Xie Lab

Low-dimensional materials hold immense importance in the field of condensed matter physics due to their unique quantum behaviors that emerge from reduced dimensionality. The restriction of electrons to one-dimensional pathways enhances electron-electron interactions, leading to phenomena like charge density waves (CDWs) and superconductivity. These materials provide a platform to explore how reduced dimensions influence electronic properties, chemical bonding, and phase transitions, offering the potential to revolutionize quantum technologies and unlock new states of matter, particularly in the quest for high-temperature superconductors and advanced electronic devices. This project will involve growing the single crystals of low dimensional materials and study their electronic properties.
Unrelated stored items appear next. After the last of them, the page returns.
`src/lhsm_pkg.sv`:
```
package lhsm_pkg;

   // op codes carried in req_tuser
   localparam logic OP_WRITE = 1'b0;
   localparam logic OP_EVAL  = 1'b1;

   // check kinds reported in rsp_tuser
   localparam logic [1:0] CHK_NONE   = 2'd0;
   localparam logic [1:0] CHK_SCAN   = 2'd1;
   localparam logic [1:0] CHK_WINDOW = 2'd2;

   localparam logic [15:0] RANGE_CAP_MM = 16'd6000;
   localparam logic [15:0] HALF_TURN    = 16'h8000;

   typedef struct packed {
      logic [15:0] speed_threshold;
      logic [15:0] near_distance;
      logic [15:0] flee_distance;
      logic [15:0] collision_angle;
      logic [15:0] window_angle;
   } cfg_type;

   typedef struct packed {
      logic               op;
      logic [8:0]         sample_index;
      logic [15:0]        range_mm;
      logic [15:0]        speed;
      logic signed [15:0] motion_angle;
      logic signed [15:0] target_angle;
   } req_item_type;

   typedef struct packed {
      logic       safe;
      logic [1:0] check_done;
   } rsp_item_type;

endpackage

```
`src/lhsm_ctrl.sv`:
```
module lhsm_ctrl #(
   parameter int SCAN_POINTS = 512,
   parameter int IW          = 9
) (
   input  logic                  clock,
   input  logic                  reset,
   input  lhsm_pkg::cfg_type     cfg,
   input  logic                  req_valid,
   output logic                  req_ready,
   input  lhsm_pkg::req_item_type req_item,
   output logic                  rsp_valid,
   input  logic                  rsp_ready,
   output lhsm_pkg::rsp_item_type rsp_item,
   output logic                  mem_wr_en,
   output logic [IW-1:0]         mem_wr_addr,
   output logic [15:0]           mem_wr_data,
   output logic                  mem_rd_en,
   output logic [IW-1:0]         mem_rd_addr,
   input  logic [15:0]           mem_rd_data
);

   import lhsm_pkg::*;

   localparam int CW = IW + 1;
   localparam int PW = 16 + CW;
   localparam int XW = (CW > 9) ? CW : 9;
   localparam logic [CW-1:0] N_C      = CW'(SCAN_POINTS);
   localparam logic [IW-1:0] LAST_POS = IW'(SCAN_POINTS - 1);
   localparam logic [XW-1:0] N_X      = XW'(SCAN_POINTS);

   typedef enum logic [4:0] {
      ST_IDLE   = 5'b00001,
      ST_DECIDE = 5'b00010,
      ST_WSETUP = 5'b00100,
      ST_WALK   = 5'b01000,
      ST_DONE   = 5'b10000
   } state_type;

   state_type    state_ff, state_in;
   logic [15:0]  speed_ff, speed_in;
   logic [15:0]  motion_ff, motion_in;
   logic [15:0]  target_ff, target_in;
   logic [1:0]   check_ff, check_in;
   logic         safe_flag_ff, safe_flag_in;
   logic [IW-1:0] centre_ff, centre_in;
   logic [CW-1:0] count_ff, count_in;
   logic [IW-1:0] pos_ff, pos_in;
   logic [CW-1:0] cnt_ff, cnt_in;
   logic         dv_ff, dv_in;
   logic [15:0]  min_ff, min_in;
   logic         fail_ff, fail_in;
   logic         rsp_valid_ff, rsp_valid_in;
   rsp_item_type rsp_item_ff, rsp_item_in;

   logic [XW-1:0] idx_ext;
   logic          idx_ok;
   logic [15:0]   diff;
   logic [15:0]   gap;
   logic          colliding;
   logic [PW-1:0] centre_prod;
   logic [PW-1:0] count_prod;
   logic [CW-1:0] start_raw;
   logic [CW-1:0] start_pos;
   logic [CW-1:0] start_next;
   logic [IW-1:0] first_pos;
   logic [IW-1:0] pos_next;
   logic          res_safe;

   // write address range check
   assign idx_ext = XW'(req_item.sample_index);
   assign idx_ok  = idx_ext < N_X;

   // wrapped angle gap, 0..half turn
   assign diff      = 16'(motion_ff - target_ff);
   assign gap       = (diff > HALF_TURN) ? 16'(~diff + 16'd1) : diff;
   assign colliding = {gap, 1'b0} < {1'b0, cfg.collision_angle};

   // window centre and length in sample positions
   assign centre_prod = PW'({~motion_ff[15], motion_ff[14:0]}) * PW'(N_C);
   assign count_prod  = PW'(cfg.window_angle) * PW'(N_C);

   // first sample after window start, wrapped
   assign start_raw  = {1'b0, centre_ff} - {1'b0, count_ff[CW-1:1]};
   assign start_pos  = start_raw[CW-1] ? CW'(start_raw + N_C) : start_raw;
   assign start_next = start_pos + CW'(1);
   assign first_pos  = (start_next == N_C) ? '0 : start_next[IW-1:0];

   assign pos_next = (pos_ff == LAST_POS) ? '0 : pos_ff + IW'(1);

   always_comb begin
      unique case (check_ff)
         CHK_SCAN:   res_safe = min_ff > cfg.flee_distance;
         CHK_WINDOW: res_safe = !fail_ff;
         default:    res_safe = safe_flag_ff;
      endcase
   end

   always_comb begin
      state_in     = state_ff;
      speed_in     = speed_ff;
      motion_in    = motion_ff;
      target_in    = target_ff;
      check_in     = check_ff;
      safe_flag_in = safe_flag_ff;
      centre_in    = centre_ff;
      count_in     = count_ff;
      pos_in       = pos_ff;
      cnt_in       = cnt_ff;
      dv_in        = dv_ff;
      min_in       = min_ff;
      fail_in      = fail_ff;
      rsp_valid_in = rsp_valid_ff;
      rsp_item_in  = rsp_item_ff;
      mem_wr_en    = 1'b0;
      mem_rd_en    = 1'b0;

      if (rsp_valid_ff && rsp_ready) begin
         rsp_valid_in = 1'b0;
      end

      unique case (state_ff)
         ST_IDLE: begin
            if (req_valid) begin
               if (req_item.op == OP_WRITE) begin
                  mem_wr_en = idx_ok;
               end else begin
                  speed_in  = req_item.speed;
                  motion_in = req_item.motion_angle;
                  target_in = req_item.target_angle;
                  state_in  = ST_DECIDE;
               end
            end
         end
         ST_DECIDE: begin
            centre_in = centre_prod[16+IW-1:16];
            count_in  = count_prod[PW-1:16];
            min_in    = RANGE_CAP_MM;
            fail_in   = 1'b0;
            dv_in     = 1'b0;
            priority if (speed_ff <= cfg.speed_threshold) begin
               check_in = CHK_NONE;
               state_in = ST_DONE;
            end else if (!safe_flag_ff) begin
               check_in = CHK_SCAN;
               pos_in   = '0;
               cnt_in   = N_C;
               state_in = ST_WALK;
            end else if (colliding) begin
               check_in = CHK_WINDOW;
               state_in = ST_WSETUP;
            end else begin
               check_in = CHK_NONE;
               state_in = ST_DONE;
            end
         end
         ST_WSETUP: begin
            pos_in   = first_pos;
            cnt_in   = count_ff;
            state_in = ST_WALK;
         end
         ST_WALK: begin
            // one read issued per cycle while samples remain, data compared in the next cycle
            if (cnt_ff != '0) begin
               mem_rd_en = 1'b1;
               pos_in    = pos_next;
               cnt_in    = cnt_ff - CW'(1);
            end
            dv_in = (cnt_ff != '0);
            if (dv_ff) begin
               if (mem_rd_data < min_ff) begin
                  min_in = mem_rd_data;
               end
               if (mem_rd_data < cfg.near_distance) begin
                  fail_in = 1'b1;
               end
            end
            if (cnt_ff == '0 && !dv_ff) begin
               state_in = ST_DONE;
            end
         end
         ST_DONE: begin
            if (!rsp_valid_ff || rsp_ready) begin
               rsp_valid_in           = 1'b1;
               rsp_item_in.safe       = res_safe;
               rsp_item_in.check_done = check_ff;
               safe_flag_in           = res_safe;
               state_in               = ST_IDLE;
            end
         end
         default: begin
            state_in = ST_IDLE;
         end
      endcase
   end

   always_ff @(posedge clock) begin
      if (reset) begin
         state_ff     <= ST_IDLE;
         check_ff     <= CHK_NONE;
         safe_flag_ff <= 1'b1;
         cnt_ff       <= '0;
         dv_ff        <= 1'b0;
         rsp_valid_ff <= 1'b0;
      end else begin
         state_ff     <= state_in;
         check_ff     <= check_in;
         safe_flag_ff <= safe_flag_in;
         cnt_ff       <= cnt_in;
         dv_ff        <= dv_in;
         rsp_valid_ff <= rsp_valid_in;
      end
   end

   always_ff @(posedge clock) begin
      speed_ff    <= speed_in;
      motion_ff   <= motion_in;
      target_ff   <= target_in;
      centre_ff   <= centre_in;
      count_ff    <= count_in;
      pos_ff      <= pos_in;
      min_ff      <= min_in;
      fail_ff     <= fail_in;
      rsp_item_ff <= rsp_item_in;
   end

   assign req_ready   = (state_ff == ST_IDLE);
   assign rsp_valid   = rsp_valid_ff;
   assign rsp_item    = rsp_item_ff;
   assign mem_wr_addr = idx_ext[IW-1:0];
   assign mem_wr_data = req_item.range_mm;
   assign mem_rd_addr = pos_ff;

endmodule

```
During the 10-week program, the student, together with a graduate student mentor, will conduct these measurements on a series of samples, analyze the data and compare the results with prior work, and present the results both to our group and at the MSU-wide undergraduate research conference.

Scientific goals:   

• Investigate the factors that stabilize superconductivity and charge density waves (CDWs) in low-dimensional materials.  
•  Define the relationships between crystal structures, chemical bonding interactions, CDWs, and superconductivity, aiming to uncover how these elements collectively influence the material’s electronic properties.

Student learning goals: 

• Various methods of growing single crystals. 
• Structural characterization methods, including X-ray diffraction and SEM 
• Electronic properties study and measurements.